Problem requirements: From the entries below, copy every line that has the word "step".

*** Opening Material supplied ***

===== config.mk =====
export PLATFORM = sky130hd
export DESIGN_NAME = etcf_ctrl
export DESIGN_NICKNAME = d
export VERILOG_FILES = /design/src/hw/rtl/etcf_pkg.sv /design/src/hw/rtl/etcf_ctrl.sv
export SDC_FILE = /design/constraint.sdc
export NUM_CORES = 1
export LEC_CHECK = 0
export ABC_AREA = 1
export BUFFER_PORTS_ARGS = -buffer_cell sky130_fd_sc_hd__buf_2
export CAP_MARGIN = 5
export CORE_AREA = 2 2 39 41
export DETAILED_ROUTE_END_ITERATION = 7
export DIE_AREA = 0 0 41 43
export GPL_ROUTABILITY_DRIVEN = 0
export MAX_ROUTING_LAYER = met4
export PLACE_DENSITY = 0.5
export SLEW_MARGIN = 40
export SYNTH_ARGS = -nofsm -noshare
export SYNTH_HDL_FRONTEND = slang
export SYNTH_SLANG_ARGS = --single-unit

===== constraint.sdc =====
create_clock -name clk -period 2.5 [get_ports clk]
set_input_delay 0.375 -clock clk [delete_from_list [all_inputs] [get_ports clk]]
set_output_delay 0.375 -clock clk [all_outputs]
set_load 0.01 [all_outputs]

===== src/hw/rtl/etcf_pkg.sv =====
`default_nettype none

package etcf_pkg;

    localparam int QUEUE_DEPTH = 2048;
    localparam int IDX_W       = $clog2(QUEUE_DEPTH);
    localparam int ENTRY_W     = 49;

    localparam logic [1:0] KIND_TICK    = 2'd0;
    localparam logic [1:0] KIND_CAPTURE = 2'd1;
    localparam logic [1:0] KIND_POP     = 2'd2;

    localparam logic [IDX_W-1:0] INDEX_RESET = IDX_W'(1);

    typedef struct packed {
        logic tick;       // count one timer wrap
        logic capture;    // overruns, falling edge, latch rising edge
        logic rise;       // handle latched rising edge
        logic pop_empty;  // load empty result
        logic pop_read;   // issue store read at read index
        logic pop_load;   // load popped entry into output register
    } etcf_cmd_t;

    typedef struct packed {
        logic empty;
    } etcf_status_t;

    // Ring index advance, wrapping at QUEUE_DEPTH
    function automatic logic [IDX_W-1:0] next_idx(input logic [IDX_W-1:0] i,
                                                  input logic [1:0] step);
        logic [IDX_W:0] sum;
        sum = {1'b0, i} + (IDX_W+1)'(step);
        if (sum >= (IDX_W+1)'(QUEUE_DEPTH))
        begin
            sum = sum - (IDX_W+1)'(QUEUE_DEPTH);
        end
        return sum[IDX_W-1:0];
    endfunction

endpackage

`default_nettype wire


===== src/hw/rtl/etcf_ctrl.sv =====
`default_nettype none

module etcf_ctrl (
    input  wire logic                  clk,
    input  wire logic                  rst_n,
    input  wire logic                  in_valid,
    input  wire logic [1:0]            in_kind,
    output logic                       in_stall,
    output logic                       out_valid,
    input  wire logic                  out_stall,
    input  wire etcf_pkg::etcf_status_t status,
    output etcf_pkg::etcf_cmd_t        cmd
);

    typedef enum logic [2:0] {
        ST_IDLE = 3'b001,
        ST_RISE = 3'b010,
        ST_READ = 3'b100
    } state_t;

    state_t state_reg;
    state_t state_next;
    logic   out_valid_reg;
    logic   out_valid_next;
    logic   accept;

    // Hold all requests while busy, and a pop while the last result is untaken
    assign in_stall  = (state_reg != ST_IDLE) ||
                       (out_valid_reg && (in_kind == etcf_pkg::KIND_POP));
    assign accept    = in_valid && !in_stall;
    assign out_valid = out_valid_reg;

    always_comb
    begin
        cmd.tick      = accept && (in_kind == etcf_pkg::KIND_TICK);
        cmd.capture   = accept && (in_kind == etcf_pkg::KIND_CAPTURE);
        cmd.pop_empty = accept && (in_kind == etcf_pkg::KIND_POP) && status.empty;
        cmd.pop_read  = accept && (in_kind == etcf_pkg::KIND_POP) && !status.empty;
        cmd.rise      = (state_reg == ST_RISE);
        cmd.pop_load  = (state_reg == ST_READ);
    end

    always_comb
    begin
        state_next = state_reg;
        unique case (state_reg)
            ST_IDLE:
            begin
                if (cmd.capture)
                begin
                    state_next = ST_RISE;
                end
                else if (cmd.pop_read)
                begin
                    state_next = ST_READ;
                end
            end
            ST_RISE: state_next = ST_IDLE;
            ST_READ: state_next = ST_IDLE;
            default: state_next = ST_IDLE;
        endcase
    end

    always_comb
    begin
        out_valid_next = out_valid_reg;
        if (cmd.pop_empty || cmd.pop_load)
        begin
            out_valid_next = 1'b1;
        end
        else if (out_valid_reg && !out_stall)
        begin
            out_valid_next = 1'b0;
        end
    end

    always_ff @(posedge clk or negedge rst_n)
    begin
        if (!rst_n)
        begin
            state_reg     <= ST_IDLE;
            out_valid_reg <= 1'b0;
        end
        else
        begin
            state_reg     <= state_next;
            out_valid_reg <= out_valid_next;
        end
    end

`ifndef SYNTHESIS
    a_read_gives_result: assert property (@(posedge clk) disable iff (!rst_n)
        (state_reg == ST_READ) |=> out_valid_reg)
        else $error("store read did not produce a result");

    a_rise_one_cycle: assert property (@(posedge clk) disable iff (!rst_n)
        (state_reg == ST_RISE) |=> (state_reg == ST_IDLE))
        else $error("rising edge step did not return to idle");

    a_pop_to_read: assert property (@(posedge clk) disable iff (!rst_n)
        cmd.pop_read |=> (state_reg == ST_READ))
        else $error("nonempty pop did not enter read");

    a_result_held: assert property (@(posedge clk) disable iff (!rst_n)
        (out_valid_reg && out_stall) |=> out_valid_reg)
        else $error("stalled result dropped");
`endif

endmodule

`default_nettype wire
--- config.mk ---
export PLATFORM = sky130hd
export DESIGN_NAME = button_and_battery_supervisor_flat
export DESIGN_NICKNAME = d
export VERILOG_FILES = /design/src/rtl/bbs_pkg.sv /design/src/rtl/bbs_tick_if.sv /design/src/rtl/bbs_res_if.sv /design/src/rtl/bbs_cfg_if.sv /design/src/rtl/bbs_ctrl.sv /design/src/rtl/bbs_dp.sv /design/src/rtl/button_and_battery_supervisor.sv /design/src/flat_wrapper.sv
export SDC_FILE = /design/constraint.sdc
export NUM_CORES = 2
export LEC_CHECK = 0
export BUFFER_PORTS_ARGS = -buffer_cell sky130_fd_sc_hd__buf_2
export CORE_MARGIN = 1
export CORE_UTILIZATION = 45
export CTS_CLUSTER_DIAMETER = 150
export DETAILED_ROUTE_END_ITERATION = 12
export HOLD_SLACK_MARGIN = 0.02
export PLACE_DENSITY = 0.69
export SLEW_MARGIN = 20
export SYNTH_ARGS = -nofsm -noshare
export SYNTH_HDL_FRONTEND = slang
export SYNTH_SLANG_ARGS = --single-unit
--- constraint.sdc ---
create_clock -name clk -period 22.1 [get_ports clk]
set_input_delay 4.42 -clock clk [delete_from_list [all_inputs] [get_ports clk]]
set_output_delay 4.42 -clock clk [all_outputs]
set_load 0.005 [all_outputs]
File: config.mk
export PLATFORM = sky130hd
export DESIGN_NAME = websocket_frame_deframer
export DESIGN_NICKNAME = d
export VERILOG_FILES = /design/src/rtl/core/wsd_pkg.sv /design/src/rtl/core/wsd_decoder.sv /design/src/rtl/core/wsd_out_stage.sv /design/src/rtl/core/websocket_frame_deframer.sv
export SDC_FILE = /design/constraint.sdc
export NUM_CORES = 1
export LEC_CHECK = 0
export ABC_AREA = 1
export BUFFER_PORTS_ARGS = -buffer_cell sky130_fd_sc_hd__buf_2
export CAP_MARGIN = 40
export CORE_MARGIN = 2
export CORE_UTILIZATION = 54
export DETAILED_ROUTE_END_ITERATION = 8
export GPL_TIMING_DRIVEN = 0
export PLACE_DENSITY = 0.77
export SYNTH_ARGS = -nofsm -noshare
export SYNTH_HDL_FRONTEND = slang
export SYNTH_SLANG_ARGS = --single-unit
File: constraint.sdc
create_clock -name clk -period 2.8 [get_ports clk]
set_clock_uncertainty 0.05 [all_clocks]
set_input_delay 0.28 -clock clk [delete_from_list [all_inputs] [get_ports clk]]
set_output_delay 0.28 -clock clk [all_outputs]
set_load 0.01 [all_outputs]
--- src/rtl/core/cppm_pkg.sv ---
// Shared types and constants for the CPPM frame decoder.
// No dependencies; imported by cppm_frame_decoder.
`timescale 1ns / 1ps

package cppm_pkg;

  // Result status codes
  typedef enum logic [2:0] {
    ST_STORED   = 3'd0,
    ST_IGNORED  = 3'd1,
    ST_BAD      = 3'd2,
    ST_ACCEPTED = 3'd3,
    ST_DROPPED  = 3'd4
  } status_t;

  // Configuration register indices
  localparam int CFG_IDX_W = 2;

  typedef enum logic [CFG_IDX_W-1:0] {
    REG_MIN_PULSE  = 2'd0,
    REG_MAX_PULSE  = 2'd1,
    REG_SYNC_PULSE = 2'd2
  } cfg_reg_t;

  localparam int TIME_W  = 32;
  localparam int PULSE_W = 16;
  localparam int CHAN_W  = 3;

  // Most frame values emitted per sync
  localparam int MAX_EMIT = 8;

  localparam logic [PULSE_W-1:0] MIN_PULSE_RST  = 16'd700;
  localparam logic [PULSE_W-1:0] MAX_PULSE_RST  = 16'd2250;
  localparam logic [PULSE_W-1:0] SYNC_PULSE_RST = 16'd7500;
  localparam logic [PULSE_W-1:0] SLOT_RST       = 16'd1500;

endpackage
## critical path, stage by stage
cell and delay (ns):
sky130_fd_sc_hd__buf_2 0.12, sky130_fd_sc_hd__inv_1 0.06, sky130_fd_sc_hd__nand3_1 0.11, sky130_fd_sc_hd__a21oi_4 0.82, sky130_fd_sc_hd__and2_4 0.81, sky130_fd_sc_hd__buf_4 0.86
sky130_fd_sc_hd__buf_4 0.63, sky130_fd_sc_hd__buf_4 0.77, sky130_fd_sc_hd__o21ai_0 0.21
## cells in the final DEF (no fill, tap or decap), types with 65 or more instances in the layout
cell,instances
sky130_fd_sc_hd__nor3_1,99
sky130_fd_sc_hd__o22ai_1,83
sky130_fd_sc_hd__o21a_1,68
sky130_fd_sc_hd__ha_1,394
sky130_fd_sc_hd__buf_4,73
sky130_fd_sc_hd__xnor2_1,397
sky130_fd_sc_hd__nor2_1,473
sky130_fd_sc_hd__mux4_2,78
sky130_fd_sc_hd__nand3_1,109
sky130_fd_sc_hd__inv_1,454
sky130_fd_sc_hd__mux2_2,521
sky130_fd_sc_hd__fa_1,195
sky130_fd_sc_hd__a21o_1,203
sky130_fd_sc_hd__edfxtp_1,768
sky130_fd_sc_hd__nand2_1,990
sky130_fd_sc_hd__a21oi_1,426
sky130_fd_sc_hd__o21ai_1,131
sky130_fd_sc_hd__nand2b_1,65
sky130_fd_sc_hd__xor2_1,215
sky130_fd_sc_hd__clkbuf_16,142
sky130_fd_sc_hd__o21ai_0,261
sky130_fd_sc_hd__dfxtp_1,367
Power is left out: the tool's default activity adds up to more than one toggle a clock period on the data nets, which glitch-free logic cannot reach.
### src/rtl/mbfu_pkg.sv
`default_nettype none

package mbfu_pkg;

  localparam int DefStoreBits    = 32;
  localparam int DefMaxFieldBits = 32;

  // command queue between the front and the back part
  localparam int QueueDepth = 4;

  localparam int ByteBits  = 8;
  localparam int WidthBits = 6;
  localparam int ChunkBits = 4;

  typedef enum logic [1:0] {
    StChunk  = 2'd0,
    StAccept = 2'd1,
    StFull   = 2'd2,
    StShort  = 2'd3
  } status_e;

  typedef enum logic {
    ActPush    = 1'b0,
    ActExtract = 1'b1
  } action_e;

  // control part of one queued command, the field value travels beside it
  typedef struct packed {
    status_e              status;
    logic [WidthBits-1:0] width;
  } cmd_ctrl_t;

endpackage

`default_nettype wire

### src/rtl/mbfu_front.sv
`default_nettype none

module mbfu_front #(
  parameter int STORE_BITS     = mbfu_pkg::DefStoreBits,
  parameter int MAX_FIELD_BITS = mbfu_pkg::DefMaxFieldBits
) (
  input  wire logic                           clk_i,
  input  wire logic                           rst_ni,
  input  wire logic                           in_valid_i,
  output logic                                in_ready_o,
  input  wire logic                           action_i,
  input  wire logic [mbfu_pkg::ByteBits-1:0]  data_byte_i,
  input  wire logic [mbfu_pkg::WidthBits-1:0] field_width_i,
  input  wire logic                           q_full_i,
  output logic                                q_write_o,
  output mbfu_pkg::cmd_ctrl_t                 q_ctrl_o,
  output logic [MAX_FIELD_BITS-1:0]           q_value_o
);
  import mbfu_pkg::*;

  localparam int CntW = $clog2(STORE_BITS + 1);
  localparam int CmpW = (CntW > 7) ? CntW : 7;
  localparam int SW   = (STORE_BITS > MAX_FIELD_BITS) ? STORE_BITS : MAX_FIELD_BITS;

  logic [STORE_BITS-1:0] store_q, store_d;
  logic [CntW-1:0]       cnt_q, cnt_d;

  logic                  accept;
  logic                  full;
  logic                  too_big;
  logic                  short_bits;
  logic [CmpW-1:0]       cnt_ext;
  logic [CmpW-1:0]       width_ext;
  logic [CmpW-1:0]       rest;
  logic [SW-1:0]         shifted;
  logic [MAX_FIELD_BITS-1:0] field_mask;

  assign accept     = in_valid_i && !q_full_i;
  assign in_ready_o = !q_full_i;
  assign q_write_o  = accept;

  assign full       = cnt_q > CntW'(STORE_BITS - ByteBits);
  assign cnt_ext    = CmpW'(cnt_q);
  assign width_ext  = CmpW'(field_width_i);
  assign too_big    = width_ext > CmpW'(MAX_FIELD_BITS);
  assign short_bits = too_big || (width_ext > cnt_ext);
  assign rest       = cnt_ext - width_ext;

  // oldest bits sit highest, so the field is what lies above the remaining bits
  assign shifted    = SW'(store_q) >> rest;
  assign field_mask = ~({MAX_FIELD_BITS{1'b1}} << field_width_i);

  always_comb begin
    store_d   = store_q;
    cnt_d     = cnt_q;
    q_ctrl_o  = '{status: StChunk, width: '0};
    q_value_o = '0;
    if (action_i == ActPush) begin
      if (full) begin
        q_ctrl_o.status = StFull;
      end else begin
        q_ctrl_o.status = StAccept;
        store_d = {store_q[STORE_BITS-ByteBits-1:0], data_byte_i};
        cnt_d   = cnt_q + CntW'(ByteBits);
      end
    end else if (field_width_i == '0) begin
      q_ctrl_o.status = StChunk;
    end else if (short_bits) begin
      q_ctrl_o.status = StShort;
    end else begin
      q_ctrl_o.width = field_width_i;
      q_value_o      = shifted[MAX_FIELD_BITS-1:0] & field_mask;
      cnt_d          = CntW'(rest);
      store_d        = store_q & ~({STORE_BITS{1'b1}} << rest);
    end
  end

  always_ff @(posedge clk_i or negedge rst_ni) begin
    if (!rst_ni) begin
      store_q <= '0;
      cnt_q   <= '0;
    end else if (accept) begin
      store_q <= store_d;
      cnt_q   <= cnt_d;
    end
  end

endmodule

`default_nettype wire

### src/rtl/mbfu_queue.sv
`default_nettype none

module mbfu_queue #(
  parameter int DATA_W = 8,
  parameter int DEPTH  = mbfu_pkg::QueueDepth
) (
  input  wire logic              clk_i,
  input  wire logic              rst_ni,
  input  wire logic              write_i,
  input  wire logic [DATA_W-1:0] wdata_i,
  output logic                   full_o,
  input  wire logic              read_i,
  output logic                   empty_o,
  output logic [DATA_W-1:0]      rdata_o
);
  localparam int PtrW = (DEPTH > 1) ? $clog2(DEPTH) : 1;
  localparam int CntW = $clog2(DEPTH + 1);

  logic [DATA_W-1:0] mem_q [DEPTH];
  logic [PtrW-1:0]   wr_ptr_q, rd_ptr_q;
  logic [CntW-1:0]   cnt_q;

  assign full_o  = cnt_q == CntW'(DEPTH);
  assign empty_o = cnt_q == '0;
  assign rdata_o = mem_q[rd_ptr_q];

  always_ff @(posedge clk_i) begin
    if (write_i) begin
      mem_q[wr_ptr_q] <= wdata_i;
    end
  end

  always_ff @(posedge clk_i or negedge rst_ni) begin
    if (!rst_ni) begin
      wr_ptr_q <= '0;
      rd_ptr_q <= '0;
      cnt_q    <= '0;
    end else begin
      if (write_i) begin
        wr_ptr_q <= (wr_ptr_q == PtrW'(DEPTH - 1)) ? '0 : wr_ptr_q + 1'b1;
      end
      if (read_i) begin
        rd_ptr_q <= (rd_ptr_q == PtrW'(DEPTH - 1)) ? '0 : rd_ptr_q + 1'b1;
      end
      if (write_i && !read_i) begin
        cnt_q <= cnt_q + 1'b1;
      end else if (read_i && !write_i) begin
        cnt_q <= cnt_q - 1'b1;
      end
    end
  end

endmodule

`default_nettype wire

### src/rtl/mbfu_back.sv
`default_nettype none

module mbfu_back #(
  parameter int MAX_FIELD_BITS = mbfu_pkg::DefMaxFieldBits
) (
  input  wire logic                            clk_i,
  input  wire logic                            rst_ni,
  input  wire logic                            q_empty_i,
  input  wire mbfu_pkg::cmd_ctrl_t             q_ctrl_i,
  input  wire logic [MAX_FIELD_BITS-1:0]       q_value_i,
  output logic                                 q_read_o,
  output logic                                 out_valid_o,
  input  wire logic                            out_ready_i,
  output logic [mbfu_pkg::ByteBits-1:0]        chunk_o,
  output logic [mbfu_pkg::ChunkBits-1:0]       chunk_bits_o,
  output mbfu_pkg::status_e                    status_o,
  output logic                                 last_o
);
  import mbfu_pkg::*;

  localparam int NBytes = (MAX_FIELD_BITS + ByteBits - 1) / ByteBits;

  logic                      busy_q;
  cmd_ctrl_t                 work_ctrl_q;
  logic [MAX_FIELD_BITS-1:0] work_val_q;

  logic                      out_valid_q;
  logic [ByteBits-1:0]       chunk_q;
  logic [ChunkBits-1:0]      bits_q;
  status_e                   status_q;
  logic                      last_q;

  logic                      advance;
  logic                      have;
  cmd_ctrl_t                 src_ctrl;
  logic [MAX_FIELD_BITS-1:0] src_val;
  logic [NBytes*ByteBits-1:0] src_pad;
  logic [ChunkBits-1:0]      n_bits;
  logic [WidthBits-1:0]      rem_next;
  logic [WidthBits-1:0]      byte_idx;
  logic [ByteBits-1:0]       chunk_sel;
  logic                      is_last;

  assign advance  = !out_valid_q || out_ready_i;
  assign have     = busy_q || !q_empty_i;
  assign q_read_o = advance && !busy_q && !q_empty_i;

  assign src_ctrl = busy_q ? work_ctrl_q : q_ctrl_i;
  assign src_val  = busy_q ? work_val_q : q_value_i;
  assign src_pad  = (NBytes * ByteBits)'(src_val);

  // leading partial chunk first, whole bytes after it
  always_comb begin
    if (src_ctrl.width == '0) begin
      n_bits = '0;
    end else if (src_ctrl.width[2:0] != 3'd0) begin
      n_bits = ChunkBits'(src_ctrl.width[2:0]);
    end else begin
      n_bits = ChunkBits'(ByteBits);
    end
  end

  assign rem_next = src_ctrl.width - WidthBits'(n_bits);
  assign byte_idx = rem_next >> 3;
  assign is_last  = rem_next == '0;

  always_comb begin
    chunk_sel = '0;
    for (int i = 0; i < NBytes; i++) begin
      if (byte_idx == WidthBits'(i)) begin
        chunk_sel = chunk_sel | src_pad[i*ByteBits +: ByteBits];
      end
    end
  end

  always_ff @(posedge clk_i or negedge rst_ni) begin
    if (!rst_ni) begin
      busy_q      <= 1'b0;
      out_valid_q <= 1'b0;
    end else if (advance) begin
      out_valid_q <= have;
      if (have) begin
        busy_q <= !is_last;
      end
    end
  end

  always_ff @(posedge clk_i) begin
    if (advance && have) begin
      work_ctrl_q.status <= src_ctrl.status;
      work_ctrl_q.width  <= rem_next;
      work_val_q         <= src_val;
      chunk_q            <= chunk_sel;
      bits_q             <= n_bits;
      status_q           <= src_ctrl.status;
      last_q             <= is_last;
    end
  end

  assign out_valid_o  = out_valid_q;
  assign chunk_o      = chunk_q;
  assign chunk_bits_o = bits_q;
  assign status_o     = status_q;
  assign last_o       = last_q;

endmodule

`default_nettype wire

### src/rtl/msb_first_bit_field_unpacker.sv
// channel  | direction | tdata (lsb up)                        | tuser   | tlast
// s_axis   | in        | data_byte[7:0], field_width[13:8], pad | action  | -
// m_axis   | out       | chunk[7:0], chunk_bits[11:8], pad      | status  | last
//
// the bit buffer is updated in the same cycle that a transfer is taken on s_axis
// results leave the back part one per cycle while m_axis is ready: one for a push or a status result,
// ceil(width/8) chunks for an extract
// a four-entry command queue separates the two parts; s_axis stalls only when it is full
// reset clears the bit buffer, the queue and the output register, no startup pass
`default_nettype none

module msb_first_bit_field_unpacker #(
  parameter int STORE_BITS     = mbfu_pkg::DefStoreBits,
  parameter int MAX_FIELD_BITS = mbfu_pkg::DefMaxFieldBits
) (
  input  wire logic        clk_i,
  input  wire logic        rst_ni,
  input  wire logic        s_axis_tvalid_i,
  output logic             s_axis_tready_o,
  input  wire logic [15:0] s_axis_tdata_i,  // data_byte[7:0], field_width[13:8]
  input  wire logic        s_axis_tuser_i,  // action
  output logic             m_axis_tvalid_o,
  input  wire logic        m_axis_tready_i,
  output logic [15:0]      m_axis_tdata_o,  // chunk[7:0], chunk_bits[11:8]
  output logic [1:0]       m_axis_tuser_o,  // status
  output logic             m_axis_tlast_o
);
  import mbfu_pkg::*;

  localparam int QDataW = $bits(cmd_ctrl_t) + MAX_FIELD_BITS;

  logic                      q_full;
  logic                      q_empty;
  logic                      q_write;
  logic                      q_read;
  cmd_ctrl_t                 wr_ctrl;
  logic [MAX_FIELD_BITS-1:0] wr_value;
  logic [QDataW-1:0]         q_rdata;
  cmd_ctrl_t                 rd_ctrl;
  logic [MAX_FIELD_BITS-1:0] rd_value;

  logic [ByteBits-1:0]       chunk;
  logic [ChunkBits-1:0]      chunk_bits;
  status_e                   status;

  mbfu_front #(
    .STORE_BITS    (STORE_BITS),
    .MAX_FIELD_BITS(MAX_FIELD_BITS)
  ) u_front (
    .clk_i        (clk_i),
    .rst_ni       (rst_ni),
    .in_valid_i   (s_axis_tvalid_i),
    .in_ready_o   (s_axis_tready_o),
    .action_i     (s_axis_tuser_i),
    .data_byte_i  (s_axis_tdata_i[7:0]),
    .field_width_i(s_axis_tdata_i[13:8]),
    .q_full_i     (q_full),
    .q_write_o    (q_write),
    .q_ctrl_o     (wr_ctrl),
    .q_value_o    (wr_value)
  );

  mbfu_queue #(
    .DATA_W(QDataW),
    .DEPTH (QueueDepth)
  ) u_queue (
    .clk_i  (clk_i),
    .rst_ni (rst_ni),
    .write_i(q_write),
    .wdata_i({wr_ctrl, wr_value}),
    .full_o (q_full),
    .read_i (q_read),
    .empty_o(q_empty),
    .rdata_o(q_rdata)
  );

  assign rd_ctrl  = cmd_ctrl_t'(q_rdata[QDataW-1:MAX_FIELD_BITS]);
  assign rd_value = q_rdata[MAX_FIELD_BITS-1:0];

  mbfu_back #(
    .MAX_FIELD_BITS(MAX_FIELD_BITS)
  ) u_back (
    .clk_i       (clk_i),
    .rst_ni      (rst_ni),
    .q_empty_i   (q_empty),
    .q_ctrl_i    (rd_ctrl),
    .q_value_i   (rd_value),
    .q_read_o    (q_read),
    .out_valid_o (m_axis_tvalid_o),
    .out_ready_i (m_axis_tready_i),
    .chunk_o     (chunk),
    .chunk_bits_o(chunk_bits),
    .status_o    (status),
    .last_o      (m_axis_tlast_o)
  );

  assign m_axis_tdata_o = {4'b0000, chunk_bits, chunk};
  assign m_axis_tuser_o = status;

endmodule

`default_nettype wire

*** Closing Material supplied ***

Result for this task:
                                                  input logic [1:0] step);
        sum = {1'b0, i} + (IDX_W+1)'(step);
        else $error("rising edge step did not return to idle");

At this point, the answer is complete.